> **WORK TO COMPLETE**:
In the records below, find each line containing the word "SelHello" and copy it.

---

$ cat src/rtl/cl_ocl_axil_if.sv
// AXI-Lite bundle for the OCL register window: five channels, 32-bit address and data.
// The master drives valids, addresses, write data and ready on responses; the slave the rest.
interface cl_ocl_axil_if;
  logic        awvalid;
  logic [31:0] awaddr;
  logic        awready;

  logic        wvalid;
  logic [31:0] wdata;
  logic [3:0]  wstrb;
  logic        wready;

  logic        bvalid;
  logic [1:0]  bresp;
  logic        bready;

  logic        arvalid;
  logic [31:0] araddr;
  logic        arready;

  logic        rvalid;
  logic [31:0] rdata;
  logic [1:0]  rresp;
  logic        rready;

  modport master (
    output awvalid, awaddr, wvalid, wdata, wstrb, bready, arvalid, araddr, rready,
    input  awready, wready, bvalid, bresp, arready, rvalid, rdata, rresp
  );

  modport slave (
    input  awvalid, awaddr, wvalid, wdata, wstrb, bready, arvalid, araddr, rready,
    output awready, wready, bvalid, bresp, arready, rvalid, rdata, rresp
  );
endinterface

$ cat src/rtl/cl_ocl_axil_regfile.sv
// Four-register AXI-Lite slave: HELLO scratch, virtual LEDs, virtual DIPs, free-running cycle
// counter. Independent single-outstanding read and write engines.
module cl_ocl_axil_regfile #(
  parameter logic [31:0] UNIMPL_VALUE = 32'hDEAD_BEEF,
  parameter logic [31:0] BASE_ADDR    = 32'h0000_0500
) (
  input  logic                clk_main_a0,
  input  logic                rst_main_n_sync,
  cl_ocl_axil_if.slave        axil,
  input  logic [15:0]         sh_cl_status_vdip,
  output logic [15:0]         cl_sh_status_vled
);

  localparam logic [1:0] W_IDLE = 2'd0;
  localparam logic [1:0] W_DATA = 2'd1;
  localparam logic [1:0] W_RESP = 2'd2;

  localparam logic R_IDLE = 1'b0;
  localparam logic R_DATA = 1'b1;

  localparam logic [1:0] RespOkay   = 2'b00;
  localparam logic [1:0] RespSlverr = 2'b10;

  localparam logic [1:0] SelHello = 2'd0;
  localparam logic [1:0] SelVled  = 2'd1;
  localparam logic [1:0] SelVdip  = 2'd2;
  localparam logic [1:0] SelCycle = 2'd3;

  localparam logic [29:0] BaseWord = BASE_ADDR[31:2];

  // {mapped, register index}; the word offset wraps, so only offsets 0..3 land in the window.
  function automatic logic [2:0] decode(input logic [31:0] addr);
    logic [29:0] off;
    off = addr[31:2] - BaseWord;
    return {(off < 30'd4), off[1:0]};
  endfunction

  // Write engine state
  logic [1:0]  wstate_q, wstate_d;
  logic [2:0]  wsel_q, wsel_d;
  logic [1:0]  bresp_q, bresp_d;

  // Register contents
  logic [31:0] hello_q, hello_d;
  logic [15:0] vled_q, vled_d;
  logic [15:0] vdip_q, vdip_d;
  logic [31:0] cycle_q, cycle_d;

  // Read engine state
  logic        rstate_q, rstate_d;
  logic [31:0] rdata_q, rdata_d;
  logic [1:0]  rresp_q, rresp_d;

  // Read mux
  logic [2:0]  rd_sel;
  logic [31:0] rd_word;
  logic [1:0]  rd_resp;

  // ---------------------------------------------------------------------------------------
  // Write path
  // ---------------------------------------------------------------------------------------
  always_comb begin
    wstate_d = wstate_q;
    wsel_d   = wsel_q;
    bresp_d  = bresp_q;
    hello_d  = hello_q;
    vled_d   = vled_q;
    cycle_d  = cycle_q + 32'd1;

    unique case (wstate_q)
      W_IDLE: begin
        if (axil.awvalid) begin
          wsel_d   = decode(axil.awaddr);
          wstate_d = W_DATA;
        end
      end
      W_DATA: begin
        if (axil.wvalid) begin
          wstate_d = W_RESP;
          bresp_d  = RespOkay;
          if (!wsel_q[2]) begin
            bresp_d = RespSlverr;
          end else begin
            unique case (wsel_q[1:0])
              SelHello: begin
                for (int i = 0; i < 4; i++) begin
                  if (axil.wstrb[i]) hello_d[8*i +: 8] = axil.wdata[8*i +: 8];
                end
              end
              SelVled: begin
                // Upper half of VLED does not exist; bytes 2-3 are dropped.
                for (int i = 0; i < 2; i++) begin
                  if (axil.wstrb[i]) vled_d[8*i +: 8] = axil.wdata[8*i +: 8];
                end
              end
              SelVdip: bresp_d = RespSlverr;
              SelCycle: cycle_d = '0;
              default: ;
            endcase
          end
        end
      end
      W_RESP: begin
        if (axil.bready) begin
          wstate_d = W_IDLE;
          bresp_d  = RespOkay;
        end
      end
      default: wstate_d = W_IDLE;
    endcase
  end

  assign vdip_d = sh_cl_status_vdip;

  // ---------------------------------------------------------------------------------------
  // Read path
  // ---------------------------------------------------------------------------------------
  always_comb begin
    rd_sel  = decode(axil.araddr);
    rd_word = UNIMPL_VALUE;
    rd_resp = RespSlverr;
    if (rd_sel[2]) begin
      rd_resp = RespOkay;
      unique case (rd_sel[1:0])
        SelHello: rd_word = {hello_q[7:0], hello_q[15:8], hello_q[23:16], hello_q[31:24]};
        SelVled:  rd_word = {16'h0000, vled_q};
        SelVdip:  rd_word = {16'h0000, vdip_q};
        SelCycle: rd_word = cycle_q;
        default:  rd_word = UNIMPL_VALUE;
      endcase
    end
  end

  always_comb begin
    rstate_d = rstate_q;
    rdata_d  = rdata_q;
    rresp_d  = rresp_q;

    unique case (rstate_q)
      R_IDLE: begin
        if (axil.arvalid) begin
          rstate_d = R_DATA;
          rdata_d  = rd_word;
          rresp_d  = rd_resp;
        end
      end
      R_DATA: begin
        if (axil.rready) begin
          rstate_d = R_IDLE;
          rdata_d  = '0;
          rresp_d  = RespOkay;
        end
      end
      default: rstate_d = R_IDLE;
    endcase
  end

  // ---------------------------------------------------------------------------------------
  // State
  // ---------------------------------------------------------------------------------------
  always_ff @(posedge clk_main_a0) begin
    if (!rst_main_n_sync) begin
      wstate_q <= W_IDLE;
      wsel_q   <= '0;
      bresp_q  <= RespOkay;
      hello_q  <= '0;
      vled_q   <= '0;
      vdip_q   <= '0;
      cycle_q  <= '0;
      rstate_q <= R_IDLE;
      rdata_q  <= '0;
      rresp_q  <= RespOkay;
    end else begin
      wstate_q <= wstate_d;
      wsel_q   <= wsel_d;
      bresp_q  <= bresp_d;
      hello_q  <= hello_d;
      vled_q   <= vled_d;
      vdip_q   <= vdip_d;
      cycle_q  <= cycle_d;
      rstate_q <= rstate_d;
      rdata_q  <= rdata_d;
      rresp_q  <= rresp_d;
    end
  end

  // Address readies drop combinationally with reset so nothing is accepted while it is held.
  assign axil.awready = rst_main_n_sync && (wstate_q == W_IDLE);
  assign axil.wready  = (wstate_q == W_DATA);
  assign axil.bvalid  = (wstate_q == W_RESP);
  assign axil.bresp   = bresp_q;

  assign axil.arready = rst_main_n_sync && (rstate_q == R_IDLE);
  assign axil.rvalid  = (rstate_q == R_DATA);
  assign axil.rdata   = rdata_q;
  assign axil.rresp   = rresp_q;

  assign cl_sh_status_vled = vled_q;

endmodule
$ cat src/flat_wrapper.sv
// flat-port wrapper written by rule: the top's interface ports become plain ports
module cl_ocl_axil_regfile_flat 
#(
  parameter logic [31:0] UNIMPL_VALUE = 32'hDEAD_BEEF,
  parameter logic [31:0] BASE_ADDR    = 32'h0000_0500
)
  (clk_main_a0, rst_main_n_sync, sh_cl_status_vdip, cl_sh_status_vled, axil_awvalid, axil_awaddr, axil_wvalid, axil_wdata, axil_wstrb, axil_bready, axil_arvalid, axil_araddr, axil_rready, axil_awready, axil_wready, axil_bvalid, axil_bresp, axil_arready, axil_rvalid, axil_rdata, axil_rresp);
  cl_ocl_axil_if axil_i ();
  input  logic clk_main_a0;
  input  logic rst_main_n_sync;
  input  logic [15:0] sh_cl_status_vdip;
  output logic [15:0] cl_sh_status_vled;
  input wire logic [$bits(axil_i.awvalid)-1:0] axil_awvalid;
  input wire logic [$bits(axil_i.awaddr)-1:0] axil_awaddr;
  input wire logic [$bits(axil_i.wvalid)-1:0] axil_wvalid;
  input wire logic [$bits(axil_i.wdata)-1:0] axil_wdata;
  input wire logic [$bits(axil_i.wstrb)-1:0] axil_wstrb;
  input wire logic [$bits(axil_i.bready)-1:0] axil_bready;
  input wire logic [$bits(axil_i.arvalid)-1:0] axil_arvalid;
  input wire logic [$bits(axil_i.araddr)-1:0] axil_araddr;
  input wire logic [$bits(axil_i.rready)-1:0] axil_rready;
  output wire logic [$bits(axil_i.awready)-1:0] axil_awready;
  output wire logic [$bits(axil_i.wready)-1:0] axil_wready;
  output wire logic [$bits(axil_i.bvalid)-1:0] axil_bvalid;
  output wire logic [$bits(axil_i.bresp)-1:0] axil_bresp;
  output wire logic [$bits(axil_i.arready)-1:0] axil_arready;
  output wire logic [$bits(axil_i.rvalid)-1:0] axil_rvalid;
  output wire logic [$bits(axil_i.rdata)-1:0] axil_rdata;
  output wire logic [$bits(axil_i.rresp)-1:0] axil_rresp;
  assign axil_i.awvalid = axil_awvalid;
  assign axil_i.awaddr = axil_awaddr;
  assign axil_i.wvalid = axil_wvalid;
  assign axil_i.wdata = axil_wdata;
  assign axil_i.wstrb = axil_wstrb;
  assign axil_i.bready = axil_bready;
  assign axil_i.arvalid = axil_arvalid;
  assign axil_i.araddr = axil_araddr;
  assign axil_i.rready = axil_rready;
  assign axil_awready = axil_i.awready;
  assign axil_wready = axil_i.wready;
  assign axil_bvalid = axil_i.bvalid;
  assign axil_bresp = axil_i.bresp;
  assign axil_arready = axil_i.arready;
  assign axil_rvalid = axil_i.rvalid;
  assign axil_rdata = axil_i.rdata;
  assign axil_rresp = axil_i.rresp;
  cl_ocl_axil_regfile #(.UNIMPL_VALUE(UNIMPL_VALUE), .BASE_ADDR(BASE_ADDR)) u_core (.clk_main_a0(clk_main_a0), .rst_main_n_sync(rst_main_n_sync), .axil(axil_i), .sh_cl_status_vdip(sh_cl_status_vdip), .cl_sh_status_vled(cl_sh_status_vled));
endmodule
$ cat config.mk
export PLATFORM = sky130hd
export DESIGN_NAME = cl_ocl_axil_regfile_flat
export DESIGN_NICKNAME = d
export VERILOG_FILES = /design/src/rtl/cl_ocl_axil_if.sv /design/src/rtl/cl_ocl_axil_regfile.sv /design/src/flat_wrapper.sv
export SDC_FILE = /design/constraint.sdc
export NUM_CORES = 1
export LEC_CHECK = 0
export ABC_AREA = 1
export BUFFER_PORTS_ARGS = -buffer_cell sky130_fd_sc_hd__buf_2
export CAP_MARGIN = 20
export CORE_ASPECT_RATIO = 1.1
export CORE_MARGIN = 8
export CORE_UTILIZATION = 33
export CTS_BUF_LIST = sky130_fd_sc_hd__clkbuf_4 sky130_fd_sc_hd__clkbuf_8 sky130_fd_sc_hd__clkbuf_16
export CTS_CLUSTER_SIZE = 28
export DETAILED_ROUTE_END_ITERATION = 12
export GPL_ROUTABILITY_DRIVEN = 1
export HOLD_SLACK_MARGIN = 0.15
export PLACE_DENSITY = 0.64
export SYNTH_ARGS = -nofsm -noshare
export SYNTH_HDL_FRONTEND = slang
export SYNTH_SLANG_ARGS = --single-unit
$ cat constraint.sdc
create_clock -name clk_main_a0 -period 6.1 [get_ports clk_main_a0]
set_clock_uncertainty 0.2 [all_clocks]
set_input_delay 1.83 -clock clk_main_a0 [delete_from_list [all_inputs] [get_ports clk_main_a0]]
set_output_delay 1.83 -clock clk_main_a0 [all_outputs]
set_load 0.05 [all_outputs]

---

> **REPLY TO THE EXERCISE**:
  localparam logic [1:0] SelHello = 2'd0;
              SelHello: begin
        SelHello: rd_word = {hello_q[7:0], hello_q[15:8], hello_q[23:16], hello_q[31:24]};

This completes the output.